None of us are able to achieve success without some help along the way. Is there a particular person who you are grateful towards who helped get you to where you are? Can you share a story about that?

At a particularly challenging time in my career, I reached out to a trusted person for help and she recommended I connect with a career coach to set goals. When I first spoke with my future coach to tell her that I wanted to move forward with a plan, she told me that the woman who referred her had already paid for six sessions. This was about so much more than the money. This taught me that vulnerability mattered, that needing help was okay, and that the real pros had real support.

How have you used your success to bring goodness to the world?

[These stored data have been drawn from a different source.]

===== src/imufcy_pkg.sv =====
// shared types and constants for the imu frame checksum and yaw filter
package imufcy_pkg;

    // frame status codes
    localparam logic [1:0] STATUS_OK        = 2'd0;
    localparam logic [1:0] STATUS_BAD_START = 2'd1;
    localparam logic [1:0] STATUS_BAD_SUM   = 2'd2;

    // frame constants
    localparam logic [7:0]  SYNC_BYTE   = 8'h55;
    localparam int unsigned YAW_HI_POS  = 6;
    localparam int unsigned YAW_LO_POS  = 7;

    // filter weight, unsigned q1.15
    localparam logic [15:0] ALPHA_RESET = 16'd31130;
    localparam logic [16:0] ALPHA_ONE   = 17'd32768;

    // one finished frame handed from the front end to the filter
    typedef struct packed {
        logic [1:0]         status;
        logic signed [15:0] yaw;
    } t_frame_rec;

    // filter sequencer states
    typedef enum logic [1:0] {
        FLT_IDLE,
        FLT_MUL,
        FLT_ADD
    } t_flt_state;

endpackage


===== src/imu_frame_checksum_yaw_filter.sv =====
// top level: frame parser, record queue and yaw filter
//
// Sensor bytes enter on the rx channel (i_rx_valid / o_rx_ready), one request
// per cycle at most. Frames are FRAME_LEN bytes long, counted from reset. At
// the last byte of a frame the parser checks the start bytes and the 16-bit
// sum and pushes a frame record into a two-entry queue.
// The filter takes one record at a time: pop, multiply, add. One result
// request per frame appears on o_res_valid once the record has passed the
// queue, the record register, the product registers and the result register,
// with frame status, raw yaw (zero on a bad frame) and filtered yaw.
// Bytes are taken every cycle; only the closing byte of a frame waits, and
// only when the queue holds two records while the result receiver stalls.
// A waiting result stays stable until i_res_ready takes it.
// The user must write the weight via i_cfg_wr_en / i_cfg_wr_data only while
// no frame is in flight (not enforced); values above 32768 act as 32768.
// Synchronous reset clears the byte position, sum, filter state and queue,
// and loads the weight with 31130 (0.95).
module imu_frame_checksum_yaw_filter #(
    parameter int FRAME_LEN = 16
) (
    input  logic               i_clk,
    input  logic               i_rst_n,
    input  logic               i_rx_valid,
    output logic               o_rx_ready,
    input  logic [7:0]         i_rx_byte,
    output logic               o_res_valid,
    input  logic               i_res_ready,
    output logic [1:0]         o_frame_status,
    output logic signed [15:0] o_yaw_raw,
    output logic signed [15:0] o_yaw_filtered,
    input  logic               i_cfg_wr_en,
    input  logic [15:0]        i_cfg_wr_data
);
    import imufcy_pkg::*;

    logic [15:0] r_alpha;
    logic        q_push;
    logic        q_full;
    logic        q_pop;
    logic        q_valid;
    t_frame_rec  q_in_rec;
    t_frame_rec  q_out_rec;

    // weight register
    always_ff @(posedge i_clk) begin
        if (!i_rst_n) begin
            r_alpha <= ALPHA_RESET;
        end else if (i_cfg_wr_en) begin
            r_alpha <= i_cfg_wr_data;
        end
    end

    // front end
    imufcy_front #(
        .FRAME_LEN (FRAME_LEN)
    ) u_front (
        .i_clk      (i_clk),
        .i_rst_n    (i_rst_n),
        .i_rx_valid (i_rx_valid),
        .i_rx_byte  (i_rx_byte),
        .o_rx_ready (o_rx_ready),
        .i_q_full   (q_full),
        .o_q_push   (q_push),
        .o_q_rec    (q_in_rec)
    );

    // record queue
    imufcy_fifo u_fifo (
        .i_clk   (i_clk),
        .i_rst_n (i_rst_n),
        .i_push  (q_push),
        .i_rec   (q_in_rec),
        .o_full  (q_full),
        .i_pop   (q_pop),
        .o_valid (q_valid),
        .o_rec   (q_out_rec)
    );

    // filter back end
    imufcy_filter u_filter (
        .i_clk          (i_clk),
        .i_rst_n        (i_rst_n),
        .i_alpha_q15    (r_alpha),
        .i_q_valid      (q_valid),
        .i_q_rec        (q_out_rec),
        .o_q_pop        (q_pop),
        .o_res_valid    (o_res_valid),
        .i_res_ready    (i_res_ready),
        .o_frame_status (o_frame_status),
        .o_yaw_raw      (o_yaw_raw),
        .o_yaw_filtered (o_yaw_filtered)
    );

endmodule


===== src/imufcy_front.sv =====
// frame parser: byte position, checksum, start check and yaw capture
module imufcy_front #(
    parameter int FRAME_LEN = 16
) (
    input  logic                   i_clk,
    input  logic                   i_rst_n,
    input  logic                   i_rx_valid,
    input  logic [7:0]             i_rx_byte,
    output logic                   o_rx_ready,
    input  logic                   i_q_full,
    output logic                   o_q_push,
    output imufcy_pkg::t_frame_rec o_q_rec
);
    import imufcy_pkg::*;

    localparam int POS_W = $clog2(FRAME_LEN);
    localparam logic [POS_W-1:0] POS_LAST  = POS_W'(FRAME_LEN - 1);
    localparam logic [POS_W-1:0] POS_CHKHI = POS_W'(FRAME_LEN - 2);
    localparam logic [POS_W-1:0] POS_YAWHI = POS_W'(YAW_HI_POS);
    localparam logic [POS_W-1:0] POS_YAWLO = POS_W'(YAW_LO_POS);

    logic [POS_W-1:0] r_pos;
    logic [15:0]      r_sum;
    logic             r_start_ok;
    logic [15:0]      r_yaw;
    logic [7:0]       r_chk_hi;

    logic             acc_byte;
    logic             is_last;
    logic [15:0]      received;

    // only the closing byte needs room in the queue
    assign is_last    = (r_pos == POS_LAST);
    assign o_rx_ready = !is_last || !i_q_full;
    assign acc_byte   = i_rx_valid && o_rx_ready;
    assign received   = {r_chk_hi, i_rx_byte};

    // frame record built at the closing byte
    always_comb begin
        o_q_push = acc_byte && is_last;
        o_q_rec.yaw = '0;
        if (!r_start_ok) begin
            o_q_rec.status = STATUS_BAD_START;
        end else if (r_sum != received) begin
            o_q_rec.status = STATUS_BAD_SUM;
        end else begin
            o_q_rec.status = STATUS_OK;
            o_q_rec.yaw    = r_yaw;
        end
    end

    // position, sum and start flag
    always_ff @(posedge i_clk) begin
        if (!i_rst_n) begin
            r_pos      <= '0;
            r_sum      <= '0;
            r_start_ok <= 1'b1;
        end else if (acc_byte) begin
            if (is_last) begin
                r_pos      <= '0;
                r_sum      <= '0;
                r_start_ok <= 1'b1;
            end else begin
                r_pos <= r_pos + 1'b1;
                if (r_pos != POS_CHKHI) begin
                    r_sum <= r_sum + {8'd0, i_rx_byte};
                end
                if ((r_pos == '0 || r_pos == POS_W'(1)) && i_rx_byte != SYNC_BYTE) begin
                    r_start_ok <= 1'b0;
                end
            end
        end
    end

    // yaw and checksum high byte capture
    always_ff @(posedge i_clk) begin
        if (!i_rst_n) begin
            r_yaw    <= '0;
            r_chk_hi <= '0;
        end else if (acc_byte) begin
            if (r_pos == POS_YAWHI) begin
                r_yaw[15:8] <= i_rx_byte;
            end
            if (r_pos == POS_YAWLO) begin
                r_yaw[7:0] <= i_rx_byte;
            end
            if (r_pos == POS_CHKHI) begin
                r_chk_hi <= i_rx_byte;
            end
        end
    end

endmodule


===== src/imufcy_fifo.sv =====
// two-entry queue of frame records between parser and filter
module imufcy_fifo (
    input  logic                   i_clk,
    input  logic                   i_rst_n,
    input  logic                   i_push,
    input  imufcy_pkg::t_frame_rec i_rec,
    output logic                   o_full,
    input  logic                   i_pop,
    output logic                   o_valid,
    output imufcy_pkg::t_frame_rec o_rec
);
    import imufcy_pkg::*;

    t_frame_rec  r_mem [2];
    logic        r_wr_ptr;
    logic        r_rd_ptr;
    logic [1:0]  r_count;

    assign o_full  = (r_count == 2'd2);
    assign o_valid = (r_count != 2'd0);
    assign o_rec   = r_mem[r_rd_ptr];

    // entry storage
    always_ff @(posedge i_clk) begin
        if (i_push) begin
            r_mem[r_wr_ptr] <= i_rec;
        end
    end

    // pointers and fill count
    always_ff @(posedge i_clk) begin
        if (!i_rst_n) begin
            r_wr_ptr <= 1'b0;
            r_rd_ptr <= 1'b0;
            r_count  <= '0;
        end else begin
            if (i_push) begin
                r_wr_ptr <= !r_wr_ptr;
            end
            if (i_pop) begin
                r_rd_ptr <= !r_rd_ptr;
            end
            case ({i_push, i_pop})
                2'b10:   r_count <= r_count + 2'd1;
                2'b01:   r_count <= r_count - 2'd1;
                default: r_count <= r_count;
            endcase
        end
    end

endmodule


===== src/imufcy_filter.sv =====
// exponential yaw filter and result register
module imufcy_filter (
    input  logic                   i_clk,
    input  logic                   i_rst_n,
    input  logic [15:0]            i_alpha_q15,
    input  logic                   i_q_valid,
    input  imufcy_pkg::t_frame_rec i_q_rec,
    output logic                   o_q_pop,
    output logic                   o_res_valid,
    input  logic                   i_res_ready,
    output logic [1:0]             o_frame_status,
    output logic signed [15:0]     o_yaw_raw,
    output logic signed [15:0]     o_yaw_filtered
);
    import imufcy_pkg::*;

    t_flt_state         r_state;
    t_flt_state         n_state;
    t_frame_rec         r_rec;
    logic signed [31:0] r_acc;
    logic signed [33:0] r_prod_new;
    logic signed [49:0] r_prod_old;
    logic               r_out_valid;
    logic [1:0]         r_status;
    logic signed [15:0] r_yaw_raw;
    logic signed [15:0] r_yaw_filt;

    logic               ld_prod;
    logic               ld_out;
    logic [16:0]        alpha_sat;
    logic [16:0]        alpha_rest;
    logic signed [51:0] mix;
    logic signed [31:0] acc_next;

    // weight saturated at one
    assign alpha_sat  = ({1'b0, i_alpha_q15} > ALPHA_ONE) ? ALPHA_ONE : {1'b0, i_alpha_q15};
    assign alpha_rest = ALPHA_ONE - alpha_sat;

    // mix of both products, floored by the arithmetic shift
    assign mix      = {{2{r_prod_new[33]}}, r_prod_new, 16'd0}
                    + {{2{r_prod_old[49]}}, r_prod_old};
    assign acc_next = mix[46:15];

    // next state
    always_comb begin
        n_state = r_state;
        case (r_state)
            FLT_IDLE: begin
                if (i_q_valid) begin
                    n_state = FLT_MUL;
                end
            end
            FLT_MUL: n_state = FLT_ADD;
            FLT_ADD: begin
                if (ld_out) begin
                    n_state = FLT_IDLE;
                end
            end
            default: n_state = FLT_IDLE;
        endcase
    end

    // sequencer outputs
    always_comb begin
        o_q_pop = 1'b0;
        ld_prod = 1'b0;
        ld_out  = 1'b0;
        case (r_state)
            FLT_IDLE: o_q_pop = i_q_valid;
            FLT_MUL:  ld_prod = 1'b1;
            FLT_ADD:  ld_out  = !r_out_valid || i_res_ready;
            default: begin
                o_q_pop = 1'b0;
            end
        endcase
    end

    // state register
    always_ff @(posedge i_clk) begin
        if (!i_rst_n) begin
            r_state <= FLT_IDLE;
        end else begin
            r_state <= n_state;
        end
    end

    // record and product registers
    always_ff @(posedge i_clk) begin
        if (o_q_pop) begin
            r_rec <= i_q_rec;
        end
        if (ld_prod) begin
            r_prod_new <= 34'($signed({1'b0, alpha_sat})) * 34'(r_rec.yaw);
            r_prod_old <= 50'($signed({1'b0, alpha_rest})) * 50'(r_acc);
        end
    end

    // filter state, updated on good frames only
    always_ff @(posedge i_clk) begin
        if (!i_rst_n) begin
            r_acc <= '0;
        end else if (ld_out && r_rec.status == STATUS_OK) begin
            r_acc <= acc_next;
        end
    end

    // result register
    always_ff @(posedge i_clk) begin
        if (!i_rst_n) begin
            r_out_valid <= 1'b0;
        end else if (ld_out) begin
            r_out_valid <= 1'b1;
        end else if (i_res_ready) begin
            r_out_valid <= 1'b0;
        end
    end

    always_ff @(posedge i_clk) begin
        if (ld_out) begin
            r_status   <= r_rec.status;
            r_yaw_raw  <= r_rec.yaw;
            r_yaw_filt <= (r_rec.status == STATUS_OK) ? acc_next[31:16] : r_acc[31:16];
        end
    end

    assign o_res_valid    = r_out_valid;
    assign o_frame_status = r_status;
    assign o_yaw_raw      = r_yaw_raw;
    assign o_yaw_filtered = r_yaw_filt;

endmodule


===== config.mk =====
export PLATFORM = sky130hd
export DESIGN_NAME = imu_frame_checksum_yaw_filter
export DESIGN_NICKNAME = d
export VERILOG_FILES = /design/src/imufcy_pkg.sv /design/src/imu_frame_checksum_yaw_filter.sv /design/src/imufcy_front.sv /design/src/imufcy_fifo.sv /design/src/imufcy_filter.sv
export SDC_FILE = /design/constraint.sdc
export NUM_CORES = 2
export LEC_CHECK = 0
export ABC_AREA = 1
export BUFFER_PORTS_ARGS = -buffer_cell sky130_fd_sc_hd__buf_2
export CAP_MARGIN = 10
export CORE_UTILIZATION = 51
export DETAILED_ROUTE_END_ITERATION = 10
export GPL_TIMING_DRIVEN = 0
export PLACE_DENSITY = 0.75
export SYNTH_ARGS = -nofsm -noshare
export SYNTH_HDL_FRONTEND = slang
export SYNTH_HIERARCHICAL = 1
export SYNTH_SLANG_ARGS = --single-unit

===== constraint.sdc =====
create_clock -name i_clk -period 10 [get_ports i_clk]
set_input_delay 1.5 -clock i_clk [delete_from_list [all_inputs] [get_ports i_clk]]
set_output_delay 1.5 -clock i_clk [all_outputs]
set_load 0.02 [all_outputs]

=== Word-level counts from Yosys, hierarchy flattened ===
Memory sizes are Yosys's and may differ from the RTL's. A register that Yosys moved wholly into a read port is not among the register bits.
Index checks and enable logic that the tools add are counted.
W data, S select, Z words.

* Bits in registers: 212
* Bits in writable memories: 36
* Bits of input ports: 29
* Output and inout port bits: 36
* Word-level logic and storage cells: 91
* Memories: 1

* $add $sub $neg: 6
* Multipliers: 2
* Order comparisons: 1
* Equality and inequality tests: 15
* Multiplexer cells: 22
* Reductions and logical operators: 26

{| class="wikitable"
|+ Memory list
! name !! words !! width !! rd ports !! clocked after memory_dff !! wr ports !! line !! RTL
|-
| u_fifo.r_mem || 2 || 18 || 1 || 1 || 1 || imufcy_fifo.sv:14 || <nowiki>t_frame_rec r_mem [2];</nowiki>
|}

{| class="wikitable"
|+ Operators by type and width
! operator !! count
|-
| $mux W16 || 6
|-
| $add A47 B47 Y47 || 1
|-
| $mul A18 B32 Y47 || 1
|-
| $mul A17 B16 Y31 || 1
|-
| $sub A16 B17 Y17 const A || 1
|-
| $add A16 B8 Y16 || 1
|-
| $gt A16 B16 Y1 const B || 1
|-
| $ne A16 B16 Y1 || 1
|-
| $reduce_and A2 Y1 || 6
|-
| $reduce_bool A2 Y1 || 5
|-
| $mux W1 || 9
|-
| $eq A4 B3 Y1 const B || 2
|-
| $eq A4 B4 Y1 const B || 2
|-
| $mux W2 || 4
|-
| $ne A8 B7 Y1 const B || 1
|-
| $eq A2 B2 Y1 const B || 3
|-
| $pmux W2 S3 || 1
|-
| $logic_not A1 Y1 || 5
|-
| $add A4 B1 Y4 const B || 1
|-
| $eq A2 B1 Y1 const B || 2
|-
| $eq A4 B1 Y1 const B || 1
|-
| $logic_and A1 B1 Y1 || 4
|-
| $logic_not A2 Y1 || 2
|-
| $logic_not A4 Y1 || 1
|-
| other kinds (7) || 10
|}

=== Logic depth before layout (Yosys ltp) ===
* Depth in word-level cells: 7
* Mapped depth: 46
* Depth with buffers taken out: 42

=== Modules after synthesis ===
The synthesis kept the hierarchy.

{| class="wikitable"
|+ By module, submodules not included
! module !! instances !! cells each !! area each (um^2) !! sequential area each (um^2)
|-
| imufcy_filter || 1 || 4,079 || 33,941.3 || 4,154.0
|-
| imufcy_front || 1 || 383 || 2,601.2 || 900.9
|-
| imufcy_fifo || 1 || 91 || 1,579.0 || 1,181.1
|-
| imu_frame_checksum_yaw_filter || 1 || 84 || 636.9 || 320.3
|}

=== Worst setup path before layout ===
OpenSTA, ideal clock, no wires.

* Path kind: register -> register
* Start: register r_alpha[4]
* End: register u_filter.r_prod_old[46] (data pin)
* Library setup time: 252 ps
* Arrival time: 7,247 ps
* Data required time: 9,748 ps
* Path slack: 2,501 ps
* Cell stages (with the launch flop): 42
* Buffers on the path: 4
* Clock period less this slack: 7,499 ps
* Cells stage by stage: dfxtp_1 > nor2_1 > nand2_1 > nor2_1 > nand2_1 > nand2_2 > buf_6 > buf_4 > inv_1 > nor2_1 > inv_1 > clkbuf_1 > ha_1 > nand3_2 > nor2_1 > nand2_1 > xor2_1 > inv_2 > [... 6 more ...] > fa_1 > fa_1 > inv_1 > fa_1 > inv_1 > fa_1 > ha_1 > inv_1 > nor3_1 > nand2_1 > inv_1 > nand2_1 > o21bai_1 > nand3_1 > xor2_1 > inv_1 > nand2_1 > nand2_1

* Word-level cells in the longest chain between the ends: 4

{| class="wikitable"
|+ RTL lines
! item !! line !! RTL
|-
| start: declaration || imu_frame_checksum_yaw_filter.sv:36 || <nowiki>logic [15:0] r_alpha;</nowiki>
|-
| start signal: assignment || imu_frame_checksum_yaw_filter.sv:49 || <nowiki>r_alpha <= i_cfg_wr_data;</nowiki>
|-
| $gt A16 B16 Y1 || imufcy_filter.sv:36 || <nowiki>assign alpha_sat = ({1'b0, i_alpha_q15} > ALPHA_ONE) ? ALPHA_ONE : {1'b0, i_alpha_q15};</nowiki>
|-
| $mux W16 * || imufcy_filter.sv:36 ||
|-
| $sub A16 B17 Y17 * || imufcy_filter.sv:37 || <nowiki>assign alpha_rest = ALPHA_ONE - alpha_sat;</nowiki>
|-
| $mul A18 B32 Y47 * || imufcy_filter.sv:94 || <nowiki>r_prod_old <= 50'($signed({1'b0, alpha_rest})) * 50'(r_acc);</nowiki>
|-
| end signal: assignment || imufcy_filter.sv:94 ||
|-
| end: declaration || imufcy_filter.sv:22 || <nowiki>logic signed [49:0] r_prod_old;</nowiki>
|}

Mark *: on every way between the ends. The rest lies on a longest branch, timed or not.
A chain may end at the register's enable or synchronous reset.

=== Worst setup path in the final report ===
* Start: register r_alpha[3]
* End: register u_filter.r_prod_old[43] (data pin)

The elaborated chain is that of the path after synthesis.

==> flow_summary_export.csv <==
group,metric,value,unit
outcome,status,"finished clean",
finish,fin_nets,5720,
floorplanning,pin_count,65,
yosys,yosys-top-cells-count,"1093 x inv_1, 845 x nand2_1, 695 x fa_1",
setup_path,crit_slowest_cell,"fa_1",
min_path,worstHoldStart,"u_filter/r_rec[9]$_DFFE_PP_",
cts,numCtsBuffers,28,
grt,grt_pass1_vias,31700,
setup_path,end_kind,"flip-flop",
finish,final_core_util,0.553,
sta,finalSetupViolCount,0,
routing,drcViolationCount,0,
sta,fmax,103,MHz
finish,antenna-diode-count,0,
sta,slew_viol_final,0,
routing,num_vias,31500,
routing,dr_wl_met3,12.3,mm
sta,layout_min_cycle_time,9740,ps
floorplanning,core,74800,um^2
setup_path,start_kind,"flip-flop",
yosys,synthTopCellsByArea,"fa_1 36%, edfxtp_1 12%, inv_1 11%",
sta,fin_skew,46.1,ps
yosys,synth_area,38800,um^2
cts,htree_num_levels,1,
pwr,peakVddDrop,1.04,mV
yosys,ys_warn_count,6,
yosys,netlist_instances,4637,
yosys,synth-seq-cells,252,
yosys,ys.flop_type,"edfxtp_1",
min_path,worstHoldPathType,"flip-flop to flip-flop",
yosys,seq_area_frac_synth,0.169,
cts,clk_path_buf_depth,3,
yosys,syn_avg_cell_area,8.36,um^2
routing,drt_iter0_markers,3084,
setup_path,cp-startpoint,"r_alpha[3]$_SDFFE_PN1P_",
setup_path,r2r-start,"r_alpha[3]$_SDFFE_PN1P_",
finish,drive_gt1_frac,0.0557,
setup_path,crit_top_cell,"fa_1",
routing,wl_met2,51.9,mm
sta,tightest_slew,1000,ps
pwr,p_per_area,352,nW/um^2
cts,clkLatencyLatePin,610,ps
finish,area_delta_synth_final,6.70,%
floorplanning,die_h,278,um
routing,wl_met1,46.0,mm
grt,grt_pass1_wl,179,mm
flow_run,max-cap-violations,0,
setup_path,cp.required,10330,ps
floorplanning,die_w,278,um
pwr,p_leak,20.8,nW
yosys,synth_async_sr_flop_share,0,
grt,antenna_found_initial,1,
floorplanning,die_area,77100,um^2
grt,grt_usage,0.306,
finish,layout.cells.non_filler,5724,
routing,ant_nets,0,
routing,drt_wl_total,116,mm
yosys,synth.top_cell.area_share,0.359,
pwr,total_power,14.5,mW
setup_path,cp_max_fo,10,
routing,avgViaCountPerCell,5.49,
placed_design,placed_cell_area,40400,um^2
setup_path,arrival,10070,ps
routing,first_pass_iters,7,
placed_design,place_hpwl,97.6,mm
yosys,yosysMostFrequentCell,"inv_1",
routing,wire_per_inst,20.3,um
sta,rsz0062_at_grt,"no",
yosys,ys_types,58,
sta,fin_crit_sh,0.974,
setup_path,critical_path_class,"flip-flop to flip-flop",
routing,routed.top_layer,"met4",
sta,timing.setup.tns,0,ps
yosys,syn_nets,5624,
cts,path_clk_slew,70,ps
grt,grt_max_degree,48,
sta,relSlewSlack,0.331,
placed_design,gp_congestion,1.04,
yosys,synth_edf_count,151,
placed_design,place.port_buffers,63,
floorplanning,initial_utilization,0.518,
placed_design,dp.cells,5674,
grt,grt_overflow,0,
cts,cts_tree,"yes",
finish,fin_area,41400,um^2
cts,root_buffer,"clkbuf_16",
yosys,synth_largest_area_cell,"fa_1",
setup_path,cpPeakStageDelay,590,ps
cts,cts_sinks,252,
finish,fillCellCount,6864,
sta,hold_viol_final,0,
floorplanning,rows,100,
layout by cell type, fill, tap and decap left out, types with 16 or more instances in the layout:
master / synthesis / layout
inv_1: 1093 / 1091
nand2_1: 845 / 845
fa_1: 695 / 695
nor2_1: 537 / 535
ha_1: 263 / 263
a21oi_1: 200 / 200
edfxtp_1: 151 / 151
nand3_1: 116 / 116
o21ai_0: 114 / 114
clkbuf_1: 97 / 105
dfxtp_1: 101 / 101
buf_2: 32 / 94
xor2_1: 62 / 61
xnor2_1: 36 / 36
clkbuf_16: 0 / 29
nand4_1: 28 / 28
a31oi_1: 23 / 23
inv_2: 16 / 17
nand2_2: 16 / 16
nor3_1: 18 / 16
sequential cells by signal (all words and copies together) (netlist names), 18 cells and up, named ones only:
signal               count
u_filter/r_prod_new     31
u_filter/r_acc          32
u_filter/r_rec          18
u_fifo/r_mem            36
u_filter/r_prod_old     32
metrics by stage:
| stage | hold WS, ps | setup slack, ps |
|---|---|---|
| detailed placement | 430 | -429 |
| CTS | 435 | 61.0 |
| finish | 435 | 263 |
| floorplan | 421 | 2500 |
| global route | 465 | 47.1 |
| global placement | 435 | -433 |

The better I am at leading Girls Leadership, the more families and classrooms are transformed. We are creating systems where the voice, leadership and power of all girls is recognized and cultivated through practice. Our approach is culturally responsive and healing centered to engage girls across differences of race, ethnicity, culture, income level, sexual orientation, ability, and other intersections of identity. We currently reach 150,000 girls per year and are on track to reach one million girls by 2023.

You are a person of enormous influence. If you could inspire a movement that would bring the most amount of good to the most amount of people, what would that be? You never know what your idea can trigger.

Everyday I work to address the inequality of gender and race in leadership and power in the U.S. Like many challenges, this is a problem that needs a top down and bottom up solution. While we put more women, especially women of color in leadership positions in every sector, I strongly believe we have an opportunity to address the leadership pipeline at the source, in childhood. Girls start to believe that men are smarter than women at age 5. We need to redesign schools to cultivate the voice and power of all our girls. Girls Leadership is making incredible progress on this front, but we are just getting started.

Can you please give us your favorite “Life Lesson Quote”? Can you share how that was relevant to you in your life.

The Audre Lorde quote really resonates for me and for the focus of my work over the last five years: “I am not free while any woman is unfree, even when her shackles are very different from my own.”

In my adolescent years, I learned to see the impact of sexism and misogyny on my confidence, my sense of self worth, and slowly began to see the structures of patriarchy everywhere I looked. The problem with this perspective is that I didn’t learn to see my own power and privilege as a white woman. I didn’t see how systems that served me well, such as health and education, oppressed others. Over the past five years I’ve learned to see the interconnections of sexism and racism and now see how any work that doesn’t focus on the most marginalized, will, by design, continue to marginalize and oppress.

Very prominent leaders read this column. Is there a person in the world, or in the US with whom you would love to have a private breakfast or lunch with, and why? He or she might just see this if we tag them

I would love to have lunch with Meena Harris, Kamala Harris’ niece. I am so impressed with how she brings together women of all races, ages and backgrounds to build awareness and address policies that get at the heart of the systemic barriers for women, and especially women of color. In an age when sparking a national conversation about anything is so challenging, she successfully engaged the traditional media and social media to engage support for Christine Blasey Ford, Black Lives Matter, and recently to demand justice for Breanna Taylor. Our girls deserve a national movement centered on their needs, and Meena Harris is driving this agenda.